[config.mk]
export PLATFORM = sky130hd
export DESIGN_NAME = throw_control
export DESIGN_NICKNAME = d
export VERILOG_FILES = /design/src/rtl/throw_control.sv
export SDC_FILE = /design/constraint.sdc
export NUM_CORES = 1
export LEC_CHECK = 0
export ABC_AREA = 1
export BUFFER_PORTS_ARGS = -buffer_cell sky130_fd_sc_hd__buf_4
export CAP_MARGIN = 20
export CORE_UTILIZATION = 30
export DETAILED_ROUTE_END_ITERATION = 10
export PLACE_DENSITY_LB_ADDON = 0.08
export SKIP_LAST_GASP = 1
export SLEW_MARGIN = 25
export SYNTH_ARGS = -nofsm -noshare
export SYNTH_HDL_FRONTEND = slang
export SYNTH_SLANG_ARGS = --single-unit
[constraint.sdc]
create_clock -name clk60MHz -period 2.9 [get_ports clk60MHz]
set_input_delay 0.29 -clock clk60MHz [delete_from_list [all_inputs] [get_ports clk60MHz]]
set_output_delay 0.29 -clock clk60MHz [all_outputs]
set_load 0.02 [all_outputs]
[src/rtl/throw_control.sv]
// Turn/throw initiator for the cat-vs-dog game: charges speed, fires the throw, alternates turns.
// Optional build macro SPEED_PINGPONG_EN makes the charge speed bounce between SPEED_MIN and SPEED_MAX.
module throw_control #(
  parameter int unsigned CHARGE_TICKS   = 3_000_000,
  parameter int unsigned SPEED_MIN      = 1,
  parameter int unsigned SPEED_MAX      = 31,
  parameter int unsigned FLIGHT_TIMEOUT = 180_000_000
) (
  input  logic       clk60MHz,
  input  logic       rst,
  input  logic       btn_left,
  input  logic [1:0] current_player,
  input  logic       end_throw,
  input  logic [6:0] hp_player1,
  input  logic [6:0] hp_player2,
  output logic       throw_flag,
  output logic       turn,
  output logic [4:0] speed,
  output logic       charging,
  output logic       game_over,
  output logic [1:0] winner
);

  localparam logic [1:0] PLAYER_1 = 2'd1;
  localparam logic [1:0] PLAYER_2 = 2'd2;

  localparam int TICK_W = (CHARGE_TICKS > 1) ? $clog2(CHARGE_TICKS) : 1;
  localparam logic [TICK_W-1:0] TICK_LAST   = TICK_W'(CHARGE_TICKS - 1);
  localparam logic [27:0]       FLIGHT_LAST = 28'(FLIGHT_TIMEOUT - 1);
  localparam logic [4:0]        S_MIN       = 5'(SPEED_MIN);
  localparam logic [4:0]        S_MAX       = 5'(SPEED_MAX);

  typedef enum logic [2:0] {IDLE, CHARGE, FLIGHT, CHECK, OVER} state_e;

  state_e            state_q, state_d;
  logic              btn_q, btn_prev_q;
  logic [TICK_W-1:0] tick_q, tick_d;
  logic [27:0]       flight_q, flight_d;
  logic [4:0]        speed_q, speed_d;
  logic              turn_q, turn_d;
  logic              throw_q, throw_d;
  logic [1:0]        winner_q, winner_d;
  logic [6:0]        hp1_q, hp1_d, hp2_q, hp2_d;
  logic              hp_valid_q, hp_valid_d;
`ifdef SPEED_PINGPONG_EN
  logic              dir_q, dir_d;
`endif

  logic press, release_w, owner, hp1_dead, hp2_dead;

  assign press     =  btn_q & ~btn_prev_q;
  assign release_w = ~btn_q &  btn_prev_q;
  assign owner     = (!turn_q && current_player == PLAYER_1) ||
                     ( turn_q && current_player == PLAYER_2);
  // hp above 100 can only come from a 7-bit underflow in the simulator
  assign hp1_dead  = (hp1_q == 7'd0) || (hp1_q > 7'd100);
  assign hp2_dead  = (hp2_q == 7'd0) || (hp2_q > 7'd100);

  always_ff @(posedge clk60MHz) begin
    btn_prev_q <= btn_q;
    btn_q      <= btn_left;
    if (rst) begin
      btn_q      <= btn_left;
      btn_prev_q <= btn_left;
      state_q    <= IDLE;
      tick_q     <= '0;
      flight_q   <= '0;
      speed_q    <= S_MIN;
      turn_q     <= 1'b0;
      throw_q    <= 1'b0;
      winner_q   <= 2'd0;
      hp1_q      <= '0;
      hp2_q      <= '0;
      hp_valid_q <= 1'b0;
`ifdef SPEED_PINGPONG_EN
      dir_q      <= 1'b0;
`endif
    end else begin
      state_q    <= state_d;
      tick_q     <= tick_d;
      flight_q   <= flight_d;
      speed_q    <= speed_d;
      turn_q     <= turn_d;
      throw_q    <= throw_d;
      winner_q   <= winner_d;
      hp1_q      <= hp1_d;
      hp2_q      <= hp2_d;
      hp_valid_q <= hp_valid_d;
`ifdef SPEED_PINGPONG_EN
      dir_q      <= dir_d;
`endif
    end
  end

  always_comb begin
    state_d    = state_q;
    tick_d     = tick_q;
    flight_d   = flight_q;
    speed_d    = speed_q;
    turn_d     = turn_q;
    throw_d    = 1'b0;
    winner_d   = winner_q;
    hp1_d      = hp1_q;
    hp2_d      = hp2_q;
    hp_valid_d = hp_valid_q;
`ifdef SPEED_PINGPONG_EN
    dir_d      = dir_q;
`endif
    case (state_q)
      IDLE: begin
        if (press && owner) begin
          state_d = CHARGE;
          speed_d = S_MIN;
          tick_d  = '0;
`ifdef SPEED_PINGPONG_EN
          dir_d   = 1'b0;
`endif
        end
      end
      CHARGE: begin
        // a release wins over a speed step landing on the same cycle
        if (release_w) begin
          state_d    = FLIGHT;
          throw_d    = 1'b1;
          flight_d   = '0;
          hp_valid_d = 1'b0;
        end else if (tick_q == TICK_LAST) begin
          tick_d = '0;
`ifdef SPEED_PINGPONG_EN
          if (!dir_q) begin
            if (speed_q >= S_MAX) begin
              dir_d   = 1'b1;
              speed_d = S_MAX - 5'd1;
            end else begin
              speed_d = speed_q + 5'd1;
            end
          end else begin
            if (speed_q <= S_MIN) begin
              dir_d   = 1'b0;
              speed_d = S_MIN + 5'd1;
            end else begin
              speed_d = speed_q - 5'd1;
            end
          end
`else
          speed_d = (speed_q >= S_MAX) ? S_MAX : speed_q + 5'd1;
`endif
        end else begin
          tick_d = tick_q + 1'b1;
        end
      end
      FLIGHT: begin
        if (end_throw) begin
          state_d    = CHECK;
          hp1_d      = hp_player1;
          hp2_d      = hp_player2;
          hp_valid_d = 1'b1;
        end else if (flight_q == FLIGHT_LAST) begin
          state_d = CHECK;
        end else begin
          flight_d = flight_q + 28'd1;
        end
      end
      CHECK: begin
        // a timed-out flight carries no fresh hp, so it only hands over the turn
        if (hp_valid_q && hp2_dead) begin
          state_d  = OVER;
          winner_d = PLAYER_1;
        end else if (hp_valid_q && hp1_dead) begin
          state_d  = OVER;
          winner_d = PLAYER_2;
        end else begin
          state_d = IDLE;
          turn_d  = ~turn_q;
        end
      end
      OVER:    state_d = OVER;
      default: state_d = IDLE;
    endcase
  end

  always_comb begin
    throw_flag = throw_q;
    turn       = turn_q;
    speed      = speed_q;
    charging   = (state_q == CHARGE);
    game_over  = (state_q == OVER);
    winner     = (state_q == OVER) ? winner_q : 2'd0;
  end

endmodule
Word-level counts from Yosys, hierarchy flattened
Index checks and enable logic that the tools add are counted.

cells by class
  bitwise gates (word level) = 8
  mux-type cells = 28
  $lt $le $gt $ge = 3
  $add $sub $neg = 3
  reductions and logical operators = 24
  equality and inequality tests = 16

operators by type and width
  operator               count
  $mux 28                3
  $mux 22                3
  $pmux 28 s2            1
  $pmux 22 s2            1
  $add 28x1->28 const B  1
  $eq 28x28->1 const B   1
  $add 22x1->22 const B  1
  $eq 22x22->1 const B   1
  $mux 5                 4
  $mux 3                 6
  $pmux 3 s5             1
  $gt 7x7->1 const B     2
  $logic_not 7->1        2
  $reduce_and 3->1       4
  $ne 2x2->1 const B     5
  $pmux 5 s2             1
  $reduce_and 4->1       2
  $eq 3x2->1 const B     2
  $mux 2                 3
  $not 1->1              6
  $reduce_bool 2->1      3
  $add 5x1->5 const B    1
  $ge 5x5->1 const B     1
  $logic_and 1x1->1      5
  other kinds (14)       22

storage, ports and cells
  input port bits = 20
  logic and storage cells = 94
  register bits = 79

Logic depth before layout (Yosys ltp)
Gate-level depths: netlist (run 1).

  word-level depth = 6
  mapped depth = 12
  depth with buffers taken out = 12

Least setup slack after synthesis (run 1)
Ideal clock, no wire load.

  path type = reg2out
  from = register state_q[2]
  to = output winner[0]
  path slack = 1.202 ns
  data required time = 2.610 ns
  stages on the path, launching flop included = 5
  arrival = 1.408 ns
  cell sequence = dfxtp_1 inv_1 nor3_1 inv_1 nor2_1

between the ends
  word-level cells in the longest chain between the ends = 2

ends and longest elaborated chain
  what                      RTL line  source
  start: declaration        35        state_e state_q, state_d;
  start signal: assignment  79        state_q <= state_d;
  $eq 3x3->1                n/a
  net game_over             20        output logic game_over,
  $mux 2                    188       winner = (state_q == OVER) ? winner_q : 2'd0;
  end: declaration          21        output logic [1:0] winner

The timed path passes the listed nets, and every way through them passes these cells.

Final worst setup path (run 1)
  from = register state_q[1]
  to = register tick_q[12]

between the ends
  word-level cells in the longest chain between the ends = 3
  elaborated cells on any way between the ends = 7
  classes of those cells = eq/ne: 3; mux: 1; reduce/logical: 3

ends and longest elaborated chain
  what                                                              RTL line  source
  $eq 3x1->1 or $logic_not 3->1 (tied branches)                     109       case (state_q)
  $ne 2x2->1 (no source line) or $reduce_bool 2->1 (tied branches)  n/a
  $reduce_and 3->1 (no source line)                                 n/a
  end signal: assignment                                            80        tick_q <= tick_d;
  end: declaration                                                  37        logic [TICK_W-1:0] tick_q, tick_d;

Several ways; a longest one is shown, not always the timed one.
A chain may end at the register's enable or synchronous reset.

==> results.yml, run 1 <==
worst_setup_path:
  critPathRequiredTime_ns: 3.14
  worstPathArrival_ns: 2.59
  worst-path-max-fanout: 19
  crit_type: "reg2reg"
  end_kind: "flop"
  regToRegStartpoint: "state_q[1]"
  critPathLaunchType: "flop"
  rr_worst_depth: 10
  r2r_slack_ns: 0.55
  r2r-end: "tick_q[12]"
placement:
  dpl.hpwl_mm: 8.75
  port_buffers: 30
  routabilityCongestion: 0.839
synthesis:
  synthFlopType: "dfxtp_1"
  ys_seq_area_frac: 0.342
  yosysWarnings: 0
  ys_async_sr_fraction: 0
  ys_types: 40
  syn-num-nets: 767
  netlist_area_um2: 4620
  synth_edf_count: 0
  syn_avg_cell_area_um2: 6.22
  syn-instance-count: 743
  ys_ff_latch: 79
finish:
  antennaDiodeCount: 0
  final_nets: 789
  final_common_cell: "nand2_1"
  fin_util: 0.355
  seqCellArea_um2: 1580
  multi_input_area_um2: 2600
  drive_gt1_frac: 0.0924
  fillers: 1633
  final_cell_mix: "213 x nand2_1, 130 x nor2_1, 79 x dfxtp_1, 75 x inv_1, 62 x nand3_1"
  area_delta_synth_final_pct: 13.4
floorplan:
  io_pins: 31
  core_um2: 14800
  die_w_um: 126
  die_h_um: 126
  rows: 44
  start_util: 0.313
  dieArea_um2: 15900
hold_path:
  min_path_type: "in2reg"
  hold_start: "btn_left"
  hold_depth: 1
  hold_path_end: "btn_q"
clocking:
  clk_latency_ns: 0.34
  cts_sinks: 79
  cts.htree.levels: 3
  post-cts-setup-buffers: 0
  numCtsBuffers: 9
  cts_buffer_depth: 2
  ctsHoldBuffers: 0
  ctsRootBufferMaster: "clkbuf_16"
  post_cts_resized: 0
  cts_tree: "yes"
  path_clk_slew_ns: 0.06
timing:
  hold_slack_ns: 0.0627
  tns_ns: 0
  slew_viol_final: 0
  rsz0062_at_grt: "no"
  hold_viol_final: 0
  timing.final.crit_share: 0.810
  finalClockSkew_ns: 0.00463
  worstMarginPinSlew_ns: 0.732
  timing.final.crit_period_ns: 2.35
  relSlewSlack: 0.511
  finalSetupViolations: 0
  max_freq_mhz: 426
outcome:
  outcome: "finished, final reports clean"
power:
  leakage_nw: 1.89
  peakVddDrop_uv: 308
  p_per_area_nw_per_um2: 639
route:
  ant_nets: 0
  vias_per_cell: 4.67
  drt-initial-drc-count: 245
  num_vias: 4450
  drt-total-wl_mm: 12.0
  drc: 0
  avgRoutedWirePerCell_um: 12.6
  firstDrtPassIters: 4
flow_run:
  maxCapViolations: 0
global_routing:
  antenna_found_initial: 0
  globalRoute.totalOverflow: 0
  grt_max_degree: 43
  grt.total_usage: 0.159
  grt_pass1_wl_mm: 20.3
  grt_pass1_vias: 4227
File: src/rtl/div_hilo_ctrl.sv
// Purpose: EX-stage controller for DIV/DIVU/MTHI/MTLO; owns architectural HI/LO and drives the iterative divider.
// Latency: MTHI/MTLO visible one edge after EX; a DIV commits HI/LO at the div_end edge and retires one cycle later (DONE).
// Backpressure: ex_stall holds EX from launch until DONE; a flush aborts and blocks launches/moves for ABORT_CYCLES cycles.
module div_hilo_ctrl #(
  parameter int unsigned ABORT_CYCLES = 2
) (
  input  logic        clk,
  input  logic        resetn,
  input  logic        ex_valid,
  input  logic [2:0]  ex_op,
  input  logic [31:0] ex_rs_val,
  input  logic [31:0] ex_rt_val,
  input  logic        ex_flush,
  output logic        ex_stall,
  output logic [31:0] hi,
  output logic [31:0] lo,
  output logic        busy,
  output logic        div_begin,
  output logic        div_unsigned,
  output logic [31:0] div_op1,
  output logic [31:0] div_op2,
  input  logic [63:0] div_product,
  input  logic        div_end
);

  typedef enum logic [1:0] {
    ST_IDLE  = 2'd0,
    ST_BUSY  = 2'd1,
    ST_DONE  = 2'd2,
    ST_ABORT = 2'd3
  } state_e;

  localparam logic [2:0] OP_DIV  = 3'b001;
  localparam logic [2:0] OP_DIVU = 3'b010;
  localparam logic [2:0] OP_MTHI = 3'b011;
  localparam logic [2:0] OP_MTLO = 3'b100;

  // Last counter value spent in ABORT before returning to IDLE.
  localparam logic [1:0] ABORT_LAST = 2'(ABORT_CYCLES - 1);

  state_e      state_q, state_d;
  logic [1:0]  cnt_q, cnt_d;
  logic [31:0] hi_q, hi_d;
  logic [31:0] lo_q, lo_d;
  logic        div_begin_q, div_begin_d;
  logic        div_unsigned_q, div_unsigned_d;
  logic [31:0] div_op1_q, div_op1_d;
  logic [31:0] div_op2_q, div_op2_d;
  logic        busy_q, busy_d;

  logic op_is_div;
  logic op_is_known;
  logic is_div;
  logic is_mthi;
  logic is_mtlo;

  // Instruction decode; encodings above MTLO behave like "none".
  always_comb begin
    op_is_div   = (ex_op == OP_DIV) || (ex_op == OP_DIVU);
    op_is_known = (ex_op >= OP_DIV) && (ex_op <= OP_MTLO);
    is_div      = ex_valid && op_is_div && !ex_flush;
    is_mthi     = ex_valid && (ex_op == OP_MTHI) && !ex_flush;
    is_mtlo     = ex_valid && (ex_op == OP_MTLO) && !ex_flush;
  end

  // Stall is purely combinational from the EX inputs and the current state.
  always_comb begin
    ex_stall = 1'b0;
    unique case (state_q)
      ST_IDLE:  ex_stall = is_div;
      ST_BUSY:  ex_stall = !ex_flush;           // a flush releases the pipe immediately
      ST_DONE:  ex_stall = 1'b0;                // held DIV retires here
      ST_ABORT: ex_stall = ex_valid && op_is_known;
      default:  ex_stall = 1'b0;
    endcase
  end

  // Next-state and register-update logic; flush always wins over div_end.
  always_comb begin
    state_d        = state_q;
    cnt_d          = cnt_q;
    hi_d           = hi_q;
    lo_d           = lo_q;
    div_begin_d    = div_begin_q;
    div_unsigned_d = div_unsigned_q;
    div_op1_d      = div_op1_q;
    div_op2_d      = div_op2_q;

    unique case (state_q)
      ST_IDLE: begin
        cnt_d = 2'd0;
        if (is_div) begin
          div_op1_d      = ex_rs_val;
          div_op2_d      = ex_rt_val;
          div_unsigned_d = (ex_op == OP_DIVU);
          div_begin_d    = 1'b1;
          state_d        = ST_BUSY;
        end else if (is_mthi) begin
          hi_d = ex_rs_val;
        end else if (is_mtlo) begin
          lo_d = ex_rs_val;
        end
      end

      ST_BUSY: begin
        if (ex_flush) begin
          // Drop the request; any completion from here on is stale.
          div_begin_d = 1'b0;
          cnt_d       = 2'd0;
          state_d     = ST_ABORT;
        end else if (div_end) begin
          hi_d        = div_product[63:32];
          lo_d        = div_product[31:0];
          div_begin_d = 1'b0;
          state_d     = ST_DONE;
        end
      end

      ST_DONE: begin
        // ex_op still shows the retiring DIV; do not reissue it.
        div_begin_d = 1'b0;
        state_d     = ST_IDLE;
      end

      ST_ABORT: begin
        div_begin_d = 1'b0;
        if (cnt_q == ABORT_LAST) begin
          cnt_d   = 2'd0;
          state_d = ST_IDLE;
        end else begin
          cnt_d = cnt_q + 2'd1;
        end
      end

      default: begin
        div_begin_d = 1'b0;
        cnt_d       = 2'd0;
        state_d     = ST_IDLE;
      end
    endcase

    busy_d = (state_d != ST_IDLE);
  end

  // State, HI/LO and divider-facing registers.
  always_ff @(posedge clk or negedge resetn) begin
    if (!resetn) begin
      state_q        <= ST_IDLE;
      cnt_q          <= 2'd0;
      hi_q           <= 32'd0;
      lo_q           <= 32'd0;
      div_begin_q    <= 1'b0;
      div_unsigned_q <= 1'b0;
      div_op1_q      <= 32'd0;
      div_op2_q      <= 32'd0;
      busy_q         <= 1'b0;
    end else begin
      state_q        <= state_d;
      cnt_q          <= cnt_d;
      hi_q           <= hi_d;
      lo_q           <= lo_d;
      div_begin_q    <= div_begin_d;
      div_unsigned_q <= div_unsigned_d;
      div_op1_q      <= div_op1_d;
      div_op2_q      <= div_op2_d;
      busy_q         <= busy_d;
    end
  end

  assign hi           = hi_q;
  assign lo           = lo_q;
  assign busy         = busy_q;
  assign div_begin    = div_begin_q;
  assign div_unsigned = div_unsigned_q;
  assign div_op1      = div_op1_q;
  assign div_op2      = div_op2_q;

endmodule
`config.mk`:
```
export PLATFORM = sky130hd
export DESIGN_NAME = preg_freelist
export DESIGN_NICKNAME = d
export VERILOG_FILES = /design/src/rtl/preg_freelist.sv
export SDC_FILE = /design/constraint.sdc
export NUM_CORES = 1
export LEC_CHECK = 0
export BUFFER_PORTS_ARGS = -buffer_cell sky130_fd_sc_hd__clkbuf_2
export CORE_AREA = 2 2 223 225
export CTS_CLUSTER_DIAMETER = 40
export DETAILED_ROUTE_END_ITERATION = 16
export DIE_AREA = 0 0 225 227
export GPL_TIMING_DRIVEN = 0
export SLEW_MARGIN = 25
export SYNTH_ARGS = -nofsm -noshare
export SYNTH_HDL_FRONTEND = slang
export SYNTH_SLANG_ARGS = --single-unit
```
`constraint.sdc`:
```
create_clock -name clk -period 9.4 [get_ports clk]
set_input_delay 0.47 -clock clk [delete_from_list [all_inputs] [get_ports clk]]
set_output_delay 0.47 -clock clk [all_outputs]
set_load 0.01 [all_outputs]
```
===== config.mk =====
export PLATFORM = sky130hd
export DESIGN_NAME = start_pulse_scheduler
export DESIGN_NICKNAME = d
export VERILOG_FILES = /design/src/rtl/start_pulse_scheduler.sv
export SDC_FILE = /design/constraint.sdc
export NUM_CORES = 1
export LEC_CHECK = 0
export BUFFER_PORTS_ARGS = -buffer_cell sky130_fd_sc_hd__buf_4
export CAP_MARGIN = 20
export CORE_MARGIN = 3
export CORE_UTILIZATION = 52
export DETAILED_ROUTE_END_ITERATION = 6
export PLACE_DENSITY = 0.79
export SETUP_SLACK_MARGIN = 0.15
export SYNTH_ARGS = -nofsm -noshare
export SYNTH_HDL_FRONTEND = slang
export SYNTH_SLANG_ARGS = --single-unit

===== constraint.sdc =====
create_clock -name clk -period 2.44 [get_ports clk]
set_input_delay 0.244 -clock clk [delete_from_list [all_inputs] [get_ports clk]]
set_output_delay 0.244 -clock clk [all_outputs]
set_load 0.005 [all_outputs]
===== config.mk =====
export PLATFORM = sky130hd
export DESIGN_NAME = sqrt_req_arbiter
export DESIGN_NICKNAME = d
export VERILOG_FILES = /design/src/rtl/sqrt_pkg.sv /design/src/rtl/sqrt_req_arbiter_rr_picker.sv /design/src/rtl/sqrt_req_arbiter.sv
export SDC_FILE = /design/constraint.sdc
export NUM_CORES = 1
export LEC_CHECK = 0
export BUFFER_PORTS_ARGS = -buffer_cell sky130_fd_sc_hd__buf_2
export CORE_ASPECT_RATIO = 1.75
export CORE_MARGIN = 4
export CORE_UTILIZATION = 44
export CTS_BUF_LIST = sky130_fd_sc_hd__clkbuf_16
export DETAILED_ROUTE_END_ITERATION = 10
export HOLD_SLACK_MARGIN = 0.1
export PLACE_DENSITY = 0.81
export REMOVE_ABC_BUFFERS = 1
export SYNTH_ARGS = -nofsm -noshare
export SYNTH_HDL_FRONTEND = slang
export SYNTH_SLANG_ARGS = --single-unit

===== constraint.sdc =====
create_clock -name clk -period 3.6 [get_ports clk]
set_input_delay 1.08 -clock clk [delete_from_list [all_inputs] [get_ports clk]]
set_output_delay 1.08 -clock clk [all_outputs]
set_load 0.01 [all_outputs]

***

- **Assignment**: Write out exactly the lines above between the line with "export CORE_UTILIZATION = 30" and the line with "parameter int unsigned SPEED_MAX", inclusive, and nothing beyond them.

- **Answer to this task**:
export CORE_UTILIZATION = 30
export DETAILED_ROUTE_END_ITERATION = 10
export PLACE_DENSITY_LB_ADDON = 0.08
export SKIP_LAST_GASP = 1
export SLEW_MARGIN = 25
export SYNTH_ARGS = -nofsm -noshare
export SYNTH_HDL_FRONTEND = slang
export SYNTH_SLANG_ARGS = --single-unit
[constraint.sdc]
create_clock -name clk60MHz -period 2.9 [get_ports clk60MHz]
set_input_delay 0.29 -clock clk60MHz [delete_from_list [all_inputs] [get_ports clk60MHz]]
set_output_delay 0.29 -clock clk60MHz [all_outputs]
set_load 0.02 [all_outputs]
[src/rtl/throw_control.sv]
// Turn/throw initiator for the cat-vs-dog game: charges speed, fires the throw, alternates turns.
// Optional build macro SPEED_PINGPONG_EN makes the charge speed bounce between SPEED_MIN and SPEED_MAX.
module throw_control #(
  parameter int unsigned CHARGE_TICKS   = 3_000_000,
  parameter int unsigned SPEED_MIN      = 1,
  parameter int unsigned SPEED_MAX      = 31,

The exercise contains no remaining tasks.